→ WORK TO COMPLETE
Determine how many lines of the entries that follow contain "posedge", and respond with that number alone.

Saved entries:
===== src/rtl/decim_channel_scheduler_rr_arbiter.sv =====
// rr_arbiter: combinational round-robin pick starting after last_grant; pointer lives in the parent
module rr_arbiter import decim_pkg::*; #(
   parameter int NUM_CH = 4,
   localparam int CH_W  = ch_w(NUM_CH)
) (
   input  logic [NUM_CH-1:0] req,
   input  logic [CH_W-1:0]   last_grant,
   input  logic              grant_en,
   output logic [NUM_CH-1:0] gnt,
   output logic [CH_W-1:0]   gnt_idx,
   output logic              gnt_any
);
   logic [CH_W-1:0] c;
   always_comb begin
      gnt     = '0;
      gnt_idx = '0;
      gnt_any = 1'b0;
      c       = '0;
      for (int k = 1; k <= NUM_CH; k++) begin
         c = CH_W'((int'(last_grant) + k) % NUM_CH);
         if (grant_en && !gnt_any && req[c]) begin
            gnt[c]  = 1'b1;
            gnt_idx = c;
            gnt_any = 1'b1;
         end
      end
   end
endmodule


===== src/rtl/decim_channel_scheduler.sv =====
// decim_channel_scheduler: per-channel decimate-by-M into one-entry buffers, round-robin drained to one output
module decim_channel_scheduler import decim_pkg::*; #(
   parameter int NUM_CH          = 4,
   parameter int DECIMATE_FACTOR = DEFAULT_DECIMATE_FACTOR,
   parameter int WIDTH           = 16
) (
   input  logic                 clk,
   input  logic                 rst,
   input  logic                 enable,
   input  logic                 clear_ovf,
   output logic [NUM_CH-1:0]    overflow,
   decim_channel_scheduler_if.slave bus
);
   localparam int CH_W = ch_w(NUM_CH);
   localparam int PW   = (DECIMATE_FACTOR > 1) ? $clog2(DECIMATE_FACTOR) : 1;
   logic [PW-1:0]    phase [NUM_CH];
   logic [WIDTH-1:0] hold  [NUM_CH];
   logic [NUM_CH-1:0] full, keep, wr, ovf_ev, gnt;
   logic [CH_W-1:0]   last_grant, gnt_idx;
   logic              gnt_any, out_free;
   assign out_free = !bus.out_valid || bus.out_ready;
   rr_arbiter #(.NUM_CH(NUM_CH)) u_arb (
      .req(full), .last_grant(last_grant), .grant_en(out_free),
      .gnt(gnt), .gnt_idx(gnt_idx), .gnt_any(gnt_any)
   );
   for (genvar i = 0; i < NUM_CH; i++) begin : g_ch
      assign keep[i]   = enable && bus.ch_valid[i] && phase[i] == '0;
      // a drain in the same cycle frees the slot, so the new sample replaces it without loss
      assign wr[i]     = keep[i] && (!full[i] || gnt[i]);
      assign ovf_ev[i] = keep[i] && full[i] && !gnt[i];
      always_ff @(posedge clk)
         if (rst) begin
            phase[i] <= '0;
            hold[i]  <= '0;
         end else begin
            if (enable && bus.ch_valid[i])
               phase[i] <= (phase[i] == PW'(DECIMATE_FACTOR - 1)) ? '0 : phase[i] + 1'b1;
            if (wr[i]) hold[i] <= bus.ch_data[i*WIDTH +: WIDTH];
         end
   end
   always_ff @(posedge clk)
      if (rst) begin
         full          <= '0;
         overflow      <= '0;
         last_grant    <= CH_W'(NUM_CH - 1);
         bus.out_valid <= 1'b0;
         bus.out_data  <= '0;
         bus.out_ch    <= '0;
      end else begin
         full     <= wr | (full & ~gnt);
         overflow <= (clear_ovf ? '0 : overflow) | ovf_ev;
         if (out_free) begin
            bus.out_valid <= gnt_any;
            if (gnt_any) begin
               bus.out_data <= hold[gnt_idx];
               bus.out_ch   <= gnt_idx;
               last_grant   <= gnt_idx;
            end
         end
      end
endmodule


===== src/flat_wrapper.sv =====
// flat-port wrapper written by rule: the top's interface ports become plain ports
module decim_channel_scheduler_flat import decim_pkg::*;
#(
   parameter int NUM_CH          = 4,
   parameter int DECIMATE_FACTOR = DEFAULT_DECIMATE_FACTOR,
   parameter int WIDTH           = 16
)
  (clk, rst, enable, clear_ovf, overflow, bus_ch_valid, bus_ch_data, bus_out_ready, bus_out_valid, bus_out_data, bus_out_ch);
  decim_channel_scheduler_if #(.NUM_CH(NUM_CH), .WIDTH(WIDTH)) bus_i ();
  input  logic clk;
  input  logic rst;
  input  logic enable;
  input  logic clear_ovf;
  output logic [NUM_CH-1:0] overflow;
  input wire logic [$bits(bus_i.ch_valid)-1:0] bus_ch_valid;
  input wire logic [$bits(bus_i.ch_data)-1:0] bus_ch_data;
  input wire logic [$bits(bus_i.out_ready)-1:0] bus_out_ready;
  output wire logic [$bits(bus_i.out_valid)-1:0] bus_out_valid;
  output wire logic [$bits(bus_i.out_data)-1:0] bus_out_data;
  output wire logic [$bits(bus_i.out_ch)-1:0] bus_out_ch;
  assign bus_i.ch_valid = bus_ch_valid;
  assign bus_i.ch_data = bus_ch_data;
  assign bus_i.out_ready = bus_out_ready;
  assign bus_out_valid = bus_i.out_valid;
  assign bus_out_data = bus_i.out_data;
  assign bus_out_ch = bus_i.out_ch;
  decim_channel_scheduler #(.NUM_CH(NUM_CH), .DECIMATE_FACTOR(DECIMATE_FACTOR), .WIDTH(WIDTH)) u_core (.clk(clk), .rst(rst), .enable(enable), .clear_ovf(clear_ovf), .overflow(overflow), .bus(bus_i));
endmodule

===== config.mk =====
export PLATFORM = sky130hd
export DESIGN_NAME = decim_channel_scheduler_flat
export DESIGN_NICKNAME = d
export VERILOG_FILES = /design/src/rtl/decim_channel_scheduler_pkg.sv /design/src/rtl/decim_channel_scheduler_if.sv /design/src/rtl/decim_channel_scheduler_rr_arbiter.sv /design/src/rtl/decim_channel_scheduler.sv /design/src/flat_wrapper.sv
export SDC_FILE = /design/constraint.sdc
export NUM_CORES = 1
export LEC_CHECK = 0
export BUFFER_PORTS_ARGS = -buffer_cell sky130_fd_sc_hd__buf_2
export CELL_PAD_IN_SITES_DETAIL_PLACEMENT = 1
export CELL_PAD_IN_SITES_GLOBAL_PLACEMENT = 1
export CORE_ASPECT_RATIO = 1.1
export CORE_MARGIN = 1.5
export CORE_UTILIZATION = 49
export CTS_BUF_LIST = sky130_fd_sc_hd__clkbuf_8
export DETAILED_ROUTE_END_ITERATION = 10
export HOLD_SLACK_MARGIN = 0.05
export MAX_ROUTING_LAYER = met4
export PLACE_DENSITY_LB_ADDON = 0.08
export SETUP_SLACK_MARGIN = 0.02
export SLEW_MARGIN = 10
export SYNTH_ARGS = -nofsm -noshare
export SYNTH_HDL_FRONTEND = slang
export SYNTH_HIERARCHICAL = 1
export SYNTH_SLANG_ARGS = --single-unit

===== constraint.sdc =====
create_clock -name clk -period 6.3 [get_ports clk]
set_input_delay 0.315 -clock clk [delete_from_list [all_inputs] [get_ports clk]]
set_output_delay 0.315 -clock clk [all_outputs]
set_load 0.01 [all_outputs]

→ ANSWER BOX
2